*** Opening of Material supplied ***

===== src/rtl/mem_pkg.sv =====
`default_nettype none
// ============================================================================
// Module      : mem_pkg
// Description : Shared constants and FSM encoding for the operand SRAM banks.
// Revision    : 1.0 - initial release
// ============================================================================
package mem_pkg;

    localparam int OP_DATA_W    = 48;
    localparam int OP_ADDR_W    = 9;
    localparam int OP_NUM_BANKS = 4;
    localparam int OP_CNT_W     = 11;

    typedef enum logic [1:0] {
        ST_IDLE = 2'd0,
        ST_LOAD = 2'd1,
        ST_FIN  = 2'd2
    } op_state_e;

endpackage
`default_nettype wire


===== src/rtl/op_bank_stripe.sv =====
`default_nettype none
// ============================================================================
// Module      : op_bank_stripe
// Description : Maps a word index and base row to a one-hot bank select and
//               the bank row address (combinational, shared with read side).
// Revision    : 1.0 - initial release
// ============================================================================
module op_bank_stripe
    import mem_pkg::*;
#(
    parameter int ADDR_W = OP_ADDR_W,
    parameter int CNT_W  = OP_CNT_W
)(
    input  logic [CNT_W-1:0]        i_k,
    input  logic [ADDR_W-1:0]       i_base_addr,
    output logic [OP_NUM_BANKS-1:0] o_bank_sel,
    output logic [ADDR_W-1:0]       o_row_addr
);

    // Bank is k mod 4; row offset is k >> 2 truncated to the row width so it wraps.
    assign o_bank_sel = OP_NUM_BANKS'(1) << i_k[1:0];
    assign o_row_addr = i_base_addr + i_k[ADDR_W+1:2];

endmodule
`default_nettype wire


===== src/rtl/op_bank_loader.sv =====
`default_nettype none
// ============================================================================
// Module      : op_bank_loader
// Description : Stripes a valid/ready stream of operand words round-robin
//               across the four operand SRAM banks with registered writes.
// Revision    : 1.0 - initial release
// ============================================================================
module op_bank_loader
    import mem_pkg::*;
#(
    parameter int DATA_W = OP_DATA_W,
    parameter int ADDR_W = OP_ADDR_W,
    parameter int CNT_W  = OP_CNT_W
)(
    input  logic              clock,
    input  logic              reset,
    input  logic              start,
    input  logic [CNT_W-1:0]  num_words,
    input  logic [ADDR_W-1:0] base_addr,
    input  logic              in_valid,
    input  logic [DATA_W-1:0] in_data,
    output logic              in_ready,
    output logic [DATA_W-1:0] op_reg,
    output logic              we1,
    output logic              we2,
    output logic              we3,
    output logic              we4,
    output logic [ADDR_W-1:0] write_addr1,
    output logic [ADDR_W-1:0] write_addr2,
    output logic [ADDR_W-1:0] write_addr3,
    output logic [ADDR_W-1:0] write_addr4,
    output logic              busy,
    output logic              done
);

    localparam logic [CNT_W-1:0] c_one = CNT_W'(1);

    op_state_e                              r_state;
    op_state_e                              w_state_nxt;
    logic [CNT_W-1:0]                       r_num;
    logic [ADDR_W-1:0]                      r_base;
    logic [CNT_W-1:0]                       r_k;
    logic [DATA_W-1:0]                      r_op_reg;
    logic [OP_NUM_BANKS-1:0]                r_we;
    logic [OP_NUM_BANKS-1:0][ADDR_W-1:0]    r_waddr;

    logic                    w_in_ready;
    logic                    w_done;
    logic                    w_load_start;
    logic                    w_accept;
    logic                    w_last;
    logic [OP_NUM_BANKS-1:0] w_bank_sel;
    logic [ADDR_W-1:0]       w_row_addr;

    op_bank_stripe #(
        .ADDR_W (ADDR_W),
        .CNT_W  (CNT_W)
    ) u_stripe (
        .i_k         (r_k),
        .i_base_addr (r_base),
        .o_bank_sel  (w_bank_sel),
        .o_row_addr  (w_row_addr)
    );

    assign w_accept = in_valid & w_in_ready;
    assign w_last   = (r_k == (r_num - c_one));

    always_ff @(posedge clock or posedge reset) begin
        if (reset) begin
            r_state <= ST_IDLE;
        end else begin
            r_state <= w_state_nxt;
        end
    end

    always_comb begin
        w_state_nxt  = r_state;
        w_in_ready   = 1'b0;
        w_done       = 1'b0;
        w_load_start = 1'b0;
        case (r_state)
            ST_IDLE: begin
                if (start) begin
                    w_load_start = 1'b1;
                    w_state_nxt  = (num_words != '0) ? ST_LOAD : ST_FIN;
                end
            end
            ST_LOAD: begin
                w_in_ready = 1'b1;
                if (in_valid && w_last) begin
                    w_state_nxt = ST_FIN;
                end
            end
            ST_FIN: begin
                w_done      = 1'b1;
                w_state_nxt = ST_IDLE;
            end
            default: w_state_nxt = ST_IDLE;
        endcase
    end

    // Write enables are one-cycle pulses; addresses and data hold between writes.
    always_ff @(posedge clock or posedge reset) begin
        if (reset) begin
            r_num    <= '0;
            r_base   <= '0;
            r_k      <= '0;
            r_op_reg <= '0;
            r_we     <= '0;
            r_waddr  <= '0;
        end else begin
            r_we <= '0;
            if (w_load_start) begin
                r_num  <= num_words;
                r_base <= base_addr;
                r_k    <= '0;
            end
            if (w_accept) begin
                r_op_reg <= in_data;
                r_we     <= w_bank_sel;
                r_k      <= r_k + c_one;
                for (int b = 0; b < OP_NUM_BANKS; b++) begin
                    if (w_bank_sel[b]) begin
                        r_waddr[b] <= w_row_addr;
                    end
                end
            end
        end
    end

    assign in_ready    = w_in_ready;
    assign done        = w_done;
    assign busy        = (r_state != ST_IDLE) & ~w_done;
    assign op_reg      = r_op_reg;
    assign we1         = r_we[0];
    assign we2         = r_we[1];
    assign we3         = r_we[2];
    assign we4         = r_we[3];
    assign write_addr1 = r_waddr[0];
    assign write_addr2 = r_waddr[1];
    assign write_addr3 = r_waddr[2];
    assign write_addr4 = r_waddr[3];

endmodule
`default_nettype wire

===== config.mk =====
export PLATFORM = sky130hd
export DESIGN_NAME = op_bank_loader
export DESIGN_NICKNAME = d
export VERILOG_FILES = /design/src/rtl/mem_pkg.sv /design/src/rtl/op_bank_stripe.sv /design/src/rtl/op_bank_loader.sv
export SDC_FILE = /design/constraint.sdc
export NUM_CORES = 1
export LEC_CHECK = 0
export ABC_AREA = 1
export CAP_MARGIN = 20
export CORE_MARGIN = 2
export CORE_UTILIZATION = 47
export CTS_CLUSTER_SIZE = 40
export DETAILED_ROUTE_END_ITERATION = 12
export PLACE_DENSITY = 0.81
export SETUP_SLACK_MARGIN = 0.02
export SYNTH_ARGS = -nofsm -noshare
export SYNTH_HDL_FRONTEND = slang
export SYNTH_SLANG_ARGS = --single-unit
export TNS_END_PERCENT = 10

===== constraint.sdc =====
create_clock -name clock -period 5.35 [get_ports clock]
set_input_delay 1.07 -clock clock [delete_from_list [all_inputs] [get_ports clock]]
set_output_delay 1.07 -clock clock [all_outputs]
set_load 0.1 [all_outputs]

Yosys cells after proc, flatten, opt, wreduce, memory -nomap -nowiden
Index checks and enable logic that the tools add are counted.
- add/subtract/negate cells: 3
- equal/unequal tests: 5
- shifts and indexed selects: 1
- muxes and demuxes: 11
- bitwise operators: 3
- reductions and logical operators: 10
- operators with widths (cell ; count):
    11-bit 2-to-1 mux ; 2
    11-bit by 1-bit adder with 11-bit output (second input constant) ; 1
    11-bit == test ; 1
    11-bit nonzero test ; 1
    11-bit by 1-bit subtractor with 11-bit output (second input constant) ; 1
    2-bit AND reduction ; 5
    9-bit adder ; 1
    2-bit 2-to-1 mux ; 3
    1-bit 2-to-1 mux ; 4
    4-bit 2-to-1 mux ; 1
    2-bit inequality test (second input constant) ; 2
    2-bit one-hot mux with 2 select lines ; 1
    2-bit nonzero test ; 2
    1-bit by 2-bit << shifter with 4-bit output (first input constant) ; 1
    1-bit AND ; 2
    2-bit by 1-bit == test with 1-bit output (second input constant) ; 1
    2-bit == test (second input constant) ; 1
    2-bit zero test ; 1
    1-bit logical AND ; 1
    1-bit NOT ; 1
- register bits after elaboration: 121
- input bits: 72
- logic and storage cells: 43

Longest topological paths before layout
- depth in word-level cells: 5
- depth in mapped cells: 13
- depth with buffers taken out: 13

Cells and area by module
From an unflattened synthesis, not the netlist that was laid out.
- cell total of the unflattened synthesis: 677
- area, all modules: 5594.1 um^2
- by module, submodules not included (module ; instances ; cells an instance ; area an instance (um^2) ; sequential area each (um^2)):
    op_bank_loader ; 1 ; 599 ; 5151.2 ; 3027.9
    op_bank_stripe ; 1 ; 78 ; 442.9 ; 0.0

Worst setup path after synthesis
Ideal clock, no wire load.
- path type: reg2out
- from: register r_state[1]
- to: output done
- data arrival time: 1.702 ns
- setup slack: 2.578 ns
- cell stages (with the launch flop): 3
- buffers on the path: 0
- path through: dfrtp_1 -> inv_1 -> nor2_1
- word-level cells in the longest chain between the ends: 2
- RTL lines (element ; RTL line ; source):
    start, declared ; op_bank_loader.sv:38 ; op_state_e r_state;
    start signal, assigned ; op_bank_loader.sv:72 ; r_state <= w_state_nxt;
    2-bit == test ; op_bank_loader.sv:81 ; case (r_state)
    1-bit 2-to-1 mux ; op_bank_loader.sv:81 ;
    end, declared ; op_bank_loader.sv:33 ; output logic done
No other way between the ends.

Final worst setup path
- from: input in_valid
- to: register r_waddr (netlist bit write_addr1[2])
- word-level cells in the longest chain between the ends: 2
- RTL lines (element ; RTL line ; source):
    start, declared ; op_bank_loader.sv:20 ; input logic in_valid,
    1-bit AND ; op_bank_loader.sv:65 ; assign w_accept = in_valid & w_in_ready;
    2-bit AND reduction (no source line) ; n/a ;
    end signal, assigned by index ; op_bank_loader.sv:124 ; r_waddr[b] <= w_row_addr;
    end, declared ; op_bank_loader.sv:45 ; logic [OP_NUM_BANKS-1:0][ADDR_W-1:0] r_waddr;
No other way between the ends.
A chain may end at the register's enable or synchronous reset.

*** Close of Material supplied ***
*** Opening of Material supplied ***

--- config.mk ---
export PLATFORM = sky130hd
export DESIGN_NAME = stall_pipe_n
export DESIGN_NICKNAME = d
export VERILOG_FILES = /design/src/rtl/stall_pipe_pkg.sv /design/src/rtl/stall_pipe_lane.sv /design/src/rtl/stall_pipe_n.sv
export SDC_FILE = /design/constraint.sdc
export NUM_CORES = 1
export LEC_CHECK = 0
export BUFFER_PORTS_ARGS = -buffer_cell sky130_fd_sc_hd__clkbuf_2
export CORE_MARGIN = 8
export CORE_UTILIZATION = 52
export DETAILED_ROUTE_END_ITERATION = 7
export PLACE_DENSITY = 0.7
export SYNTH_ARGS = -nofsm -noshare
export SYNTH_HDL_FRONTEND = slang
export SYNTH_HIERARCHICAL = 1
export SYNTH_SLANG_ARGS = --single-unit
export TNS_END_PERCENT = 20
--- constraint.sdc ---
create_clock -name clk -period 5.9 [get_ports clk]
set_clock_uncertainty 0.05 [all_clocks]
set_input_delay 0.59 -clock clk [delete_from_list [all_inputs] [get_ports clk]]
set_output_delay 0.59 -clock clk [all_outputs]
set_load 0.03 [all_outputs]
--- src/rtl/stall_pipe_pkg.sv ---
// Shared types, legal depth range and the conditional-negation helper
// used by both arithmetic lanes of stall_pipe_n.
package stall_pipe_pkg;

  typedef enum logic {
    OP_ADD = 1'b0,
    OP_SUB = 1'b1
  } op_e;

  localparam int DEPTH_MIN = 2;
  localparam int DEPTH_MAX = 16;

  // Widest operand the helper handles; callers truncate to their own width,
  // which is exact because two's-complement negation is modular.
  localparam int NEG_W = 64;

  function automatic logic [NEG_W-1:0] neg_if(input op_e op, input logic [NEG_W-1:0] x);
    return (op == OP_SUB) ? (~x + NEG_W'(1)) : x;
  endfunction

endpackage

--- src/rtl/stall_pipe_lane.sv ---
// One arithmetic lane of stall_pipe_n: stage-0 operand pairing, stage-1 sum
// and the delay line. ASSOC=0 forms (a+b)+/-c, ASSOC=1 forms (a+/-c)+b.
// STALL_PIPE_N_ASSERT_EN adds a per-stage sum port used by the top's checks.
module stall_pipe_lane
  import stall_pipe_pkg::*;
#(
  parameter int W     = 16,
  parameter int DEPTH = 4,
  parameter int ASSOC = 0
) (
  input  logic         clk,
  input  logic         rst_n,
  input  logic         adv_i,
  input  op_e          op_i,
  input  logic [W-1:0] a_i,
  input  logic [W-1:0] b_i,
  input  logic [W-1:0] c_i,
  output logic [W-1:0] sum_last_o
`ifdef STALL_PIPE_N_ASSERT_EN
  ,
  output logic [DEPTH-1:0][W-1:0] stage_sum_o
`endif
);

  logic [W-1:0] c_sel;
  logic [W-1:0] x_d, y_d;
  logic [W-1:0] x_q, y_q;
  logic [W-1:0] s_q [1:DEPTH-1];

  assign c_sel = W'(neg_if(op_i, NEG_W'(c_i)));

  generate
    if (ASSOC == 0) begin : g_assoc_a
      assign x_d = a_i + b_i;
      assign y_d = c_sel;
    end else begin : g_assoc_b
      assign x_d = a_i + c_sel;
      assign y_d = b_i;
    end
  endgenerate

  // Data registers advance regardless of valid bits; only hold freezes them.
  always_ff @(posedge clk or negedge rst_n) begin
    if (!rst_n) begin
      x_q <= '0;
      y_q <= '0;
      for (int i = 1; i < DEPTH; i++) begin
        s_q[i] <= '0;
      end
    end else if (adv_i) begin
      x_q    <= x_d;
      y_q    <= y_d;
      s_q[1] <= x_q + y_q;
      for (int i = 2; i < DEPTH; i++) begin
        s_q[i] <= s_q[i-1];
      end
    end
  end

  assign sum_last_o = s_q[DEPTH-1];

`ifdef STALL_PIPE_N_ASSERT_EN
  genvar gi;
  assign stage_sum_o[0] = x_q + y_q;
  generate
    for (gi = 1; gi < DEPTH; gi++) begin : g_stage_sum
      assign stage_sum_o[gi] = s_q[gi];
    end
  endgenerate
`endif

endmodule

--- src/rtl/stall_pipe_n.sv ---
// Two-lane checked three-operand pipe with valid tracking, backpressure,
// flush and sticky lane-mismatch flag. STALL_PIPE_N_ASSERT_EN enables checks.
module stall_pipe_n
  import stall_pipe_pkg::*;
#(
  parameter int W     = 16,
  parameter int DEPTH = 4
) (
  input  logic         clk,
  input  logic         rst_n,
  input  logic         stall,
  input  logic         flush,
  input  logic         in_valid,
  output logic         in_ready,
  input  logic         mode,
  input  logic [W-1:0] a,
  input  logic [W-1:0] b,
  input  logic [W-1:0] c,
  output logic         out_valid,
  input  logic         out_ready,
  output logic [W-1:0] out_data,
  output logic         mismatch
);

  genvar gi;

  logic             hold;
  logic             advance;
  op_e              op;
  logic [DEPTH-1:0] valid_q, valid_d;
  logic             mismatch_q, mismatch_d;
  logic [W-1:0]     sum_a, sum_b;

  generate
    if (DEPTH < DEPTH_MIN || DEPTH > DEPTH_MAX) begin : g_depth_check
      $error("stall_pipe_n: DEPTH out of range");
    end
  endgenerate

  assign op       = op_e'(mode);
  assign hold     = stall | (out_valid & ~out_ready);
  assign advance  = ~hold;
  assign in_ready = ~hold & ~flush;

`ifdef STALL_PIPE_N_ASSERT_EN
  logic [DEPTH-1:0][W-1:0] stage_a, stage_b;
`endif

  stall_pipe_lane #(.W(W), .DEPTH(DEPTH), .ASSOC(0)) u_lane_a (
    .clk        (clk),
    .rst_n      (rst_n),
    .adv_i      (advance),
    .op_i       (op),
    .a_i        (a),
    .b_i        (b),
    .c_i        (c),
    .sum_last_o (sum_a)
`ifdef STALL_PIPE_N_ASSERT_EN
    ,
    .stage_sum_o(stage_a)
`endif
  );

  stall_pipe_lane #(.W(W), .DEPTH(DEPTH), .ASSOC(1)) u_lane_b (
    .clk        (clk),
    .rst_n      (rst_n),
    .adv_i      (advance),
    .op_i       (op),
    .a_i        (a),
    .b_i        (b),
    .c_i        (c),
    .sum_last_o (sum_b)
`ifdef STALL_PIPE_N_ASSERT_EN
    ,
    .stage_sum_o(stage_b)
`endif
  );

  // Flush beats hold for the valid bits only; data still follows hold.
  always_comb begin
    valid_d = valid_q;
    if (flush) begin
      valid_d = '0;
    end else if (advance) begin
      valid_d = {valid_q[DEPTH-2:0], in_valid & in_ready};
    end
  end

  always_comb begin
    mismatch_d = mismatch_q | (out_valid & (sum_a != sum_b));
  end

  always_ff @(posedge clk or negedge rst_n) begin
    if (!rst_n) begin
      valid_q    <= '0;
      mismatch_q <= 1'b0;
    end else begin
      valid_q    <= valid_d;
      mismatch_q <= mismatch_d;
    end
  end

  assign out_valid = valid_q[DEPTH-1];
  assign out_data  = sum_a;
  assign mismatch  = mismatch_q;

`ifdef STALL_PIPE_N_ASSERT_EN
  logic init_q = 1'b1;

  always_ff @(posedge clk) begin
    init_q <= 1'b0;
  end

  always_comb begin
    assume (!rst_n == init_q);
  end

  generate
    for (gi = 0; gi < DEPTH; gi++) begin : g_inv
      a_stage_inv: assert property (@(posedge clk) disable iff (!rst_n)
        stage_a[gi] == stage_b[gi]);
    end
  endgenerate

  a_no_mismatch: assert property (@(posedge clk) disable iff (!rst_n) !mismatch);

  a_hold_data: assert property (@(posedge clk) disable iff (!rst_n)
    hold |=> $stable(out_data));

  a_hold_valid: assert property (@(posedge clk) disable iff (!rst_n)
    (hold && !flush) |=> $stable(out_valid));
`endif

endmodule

*** Close of Material supplied ***
*** Opening of Material supplied ***

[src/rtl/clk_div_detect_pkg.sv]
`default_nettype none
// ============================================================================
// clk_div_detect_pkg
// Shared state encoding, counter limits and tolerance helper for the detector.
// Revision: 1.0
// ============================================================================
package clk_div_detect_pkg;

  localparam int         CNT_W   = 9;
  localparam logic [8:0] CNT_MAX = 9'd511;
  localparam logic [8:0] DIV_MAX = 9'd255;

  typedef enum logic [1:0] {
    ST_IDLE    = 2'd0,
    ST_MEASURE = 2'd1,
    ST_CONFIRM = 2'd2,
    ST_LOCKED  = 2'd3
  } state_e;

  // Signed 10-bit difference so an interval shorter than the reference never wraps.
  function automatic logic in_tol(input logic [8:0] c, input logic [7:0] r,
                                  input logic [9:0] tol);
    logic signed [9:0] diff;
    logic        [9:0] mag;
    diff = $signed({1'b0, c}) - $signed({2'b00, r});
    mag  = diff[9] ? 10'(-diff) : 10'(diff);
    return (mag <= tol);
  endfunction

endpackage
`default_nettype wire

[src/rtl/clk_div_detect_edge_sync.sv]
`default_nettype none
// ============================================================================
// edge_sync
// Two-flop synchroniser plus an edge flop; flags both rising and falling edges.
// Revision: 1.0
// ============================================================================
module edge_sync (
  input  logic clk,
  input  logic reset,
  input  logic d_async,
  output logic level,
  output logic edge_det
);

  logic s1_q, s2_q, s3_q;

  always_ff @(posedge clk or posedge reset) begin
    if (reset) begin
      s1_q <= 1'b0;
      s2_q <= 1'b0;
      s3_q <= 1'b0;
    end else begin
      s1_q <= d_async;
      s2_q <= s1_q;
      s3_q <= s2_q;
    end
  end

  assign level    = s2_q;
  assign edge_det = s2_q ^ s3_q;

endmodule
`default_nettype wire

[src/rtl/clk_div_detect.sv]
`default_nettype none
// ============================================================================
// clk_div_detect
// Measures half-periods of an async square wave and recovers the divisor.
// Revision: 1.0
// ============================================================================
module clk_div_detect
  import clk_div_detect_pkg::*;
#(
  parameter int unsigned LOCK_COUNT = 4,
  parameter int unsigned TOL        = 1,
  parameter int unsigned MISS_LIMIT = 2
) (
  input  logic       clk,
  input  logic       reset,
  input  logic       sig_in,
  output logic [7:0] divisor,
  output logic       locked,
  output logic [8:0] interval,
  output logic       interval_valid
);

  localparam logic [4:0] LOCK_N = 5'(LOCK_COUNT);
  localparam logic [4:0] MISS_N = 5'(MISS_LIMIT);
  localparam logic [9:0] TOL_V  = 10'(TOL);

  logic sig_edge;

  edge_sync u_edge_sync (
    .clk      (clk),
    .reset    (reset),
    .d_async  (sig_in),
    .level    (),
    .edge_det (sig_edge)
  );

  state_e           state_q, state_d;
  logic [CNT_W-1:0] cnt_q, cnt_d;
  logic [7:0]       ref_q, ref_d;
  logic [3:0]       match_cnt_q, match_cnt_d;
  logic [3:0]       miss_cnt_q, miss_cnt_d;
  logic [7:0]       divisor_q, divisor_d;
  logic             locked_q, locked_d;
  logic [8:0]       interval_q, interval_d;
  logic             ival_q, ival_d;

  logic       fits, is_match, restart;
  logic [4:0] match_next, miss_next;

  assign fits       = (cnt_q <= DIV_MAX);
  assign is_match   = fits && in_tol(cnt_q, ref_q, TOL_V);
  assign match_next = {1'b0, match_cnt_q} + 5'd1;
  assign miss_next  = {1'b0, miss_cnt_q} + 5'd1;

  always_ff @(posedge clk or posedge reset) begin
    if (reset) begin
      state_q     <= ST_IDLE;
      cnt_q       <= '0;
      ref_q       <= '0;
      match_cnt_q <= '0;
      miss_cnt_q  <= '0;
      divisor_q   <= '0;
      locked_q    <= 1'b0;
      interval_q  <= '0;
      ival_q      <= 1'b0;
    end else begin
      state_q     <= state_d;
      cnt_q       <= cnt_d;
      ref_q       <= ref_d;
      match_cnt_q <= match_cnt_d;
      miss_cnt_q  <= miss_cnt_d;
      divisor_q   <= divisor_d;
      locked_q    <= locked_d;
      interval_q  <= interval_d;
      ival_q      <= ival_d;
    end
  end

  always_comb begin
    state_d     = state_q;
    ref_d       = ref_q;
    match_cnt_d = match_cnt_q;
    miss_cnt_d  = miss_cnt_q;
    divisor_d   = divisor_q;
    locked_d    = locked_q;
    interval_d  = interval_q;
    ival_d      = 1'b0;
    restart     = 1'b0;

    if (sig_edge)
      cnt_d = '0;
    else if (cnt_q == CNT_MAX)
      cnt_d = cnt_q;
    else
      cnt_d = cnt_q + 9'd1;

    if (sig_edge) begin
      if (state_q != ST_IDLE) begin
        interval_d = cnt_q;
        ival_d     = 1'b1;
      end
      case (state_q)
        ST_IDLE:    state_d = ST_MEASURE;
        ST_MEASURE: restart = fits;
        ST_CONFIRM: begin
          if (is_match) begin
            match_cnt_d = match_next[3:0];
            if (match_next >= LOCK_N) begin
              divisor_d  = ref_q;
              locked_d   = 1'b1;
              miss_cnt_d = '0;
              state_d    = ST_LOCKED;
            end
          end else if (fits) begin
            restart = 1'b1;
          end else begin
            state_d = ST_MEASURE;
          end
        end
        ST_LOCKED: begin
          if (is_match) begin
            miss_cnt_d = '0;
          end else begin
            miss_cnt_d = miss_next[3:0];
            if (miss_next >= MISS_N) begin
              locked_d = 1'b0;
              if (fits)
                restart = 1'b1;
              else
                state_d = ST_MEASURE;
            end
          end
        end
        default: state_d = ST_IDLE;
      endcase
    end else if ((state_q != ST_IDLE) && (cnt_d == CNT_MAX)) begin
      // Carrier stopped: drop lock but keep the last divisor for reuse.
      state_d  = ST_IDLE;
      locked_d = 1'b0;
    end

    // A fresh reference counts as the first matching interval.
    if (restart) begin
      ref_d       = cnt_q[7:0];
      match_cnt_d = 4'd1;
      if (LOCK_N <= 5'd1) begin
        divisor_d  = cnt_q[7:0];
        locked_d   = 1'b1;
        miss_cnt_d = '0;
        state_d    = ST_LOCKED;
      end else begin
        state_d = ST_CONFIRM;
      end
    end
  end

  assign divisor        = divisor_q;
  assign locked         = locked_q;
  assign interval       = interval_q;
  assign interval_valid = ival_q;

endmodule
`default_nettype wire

*** Close of Material supplied ***

- Aim of the task -
Scan the records above for the lines holding "- depth in word-level cells: 5" and "- setup slack: 2.578 ns". Transcribe those two and every line between them word for word, and no others.

- Worked solution -
- depth in word-level cells: 5
- depth in mapped cells: 13
- depth with buffers taken out: 13

Cells and area by module
From an unflattened synthesis, not the netlist that was laid out.
- cell total of the unflattened synthesis: 677
- area, all modules: 5594.1 um^2
- by module, submodules not included (module ; instances ; cells an instance ; area an instance (um^2) ; sequential area each (um^2)):
    op_bank_loader ; 1 ; 599 ; 5151.2 ; 3027.9
    op_bank_stripe ; 1 ; 78 ; 442.9 ; 0.0

Worst setup path after synthesis
Ideal clock, no wire load.
- path type: reg2out
- from: register r_state[1]
- to: output done
- data arrival time: 1.702 ns
- setup slack: 2.578 ns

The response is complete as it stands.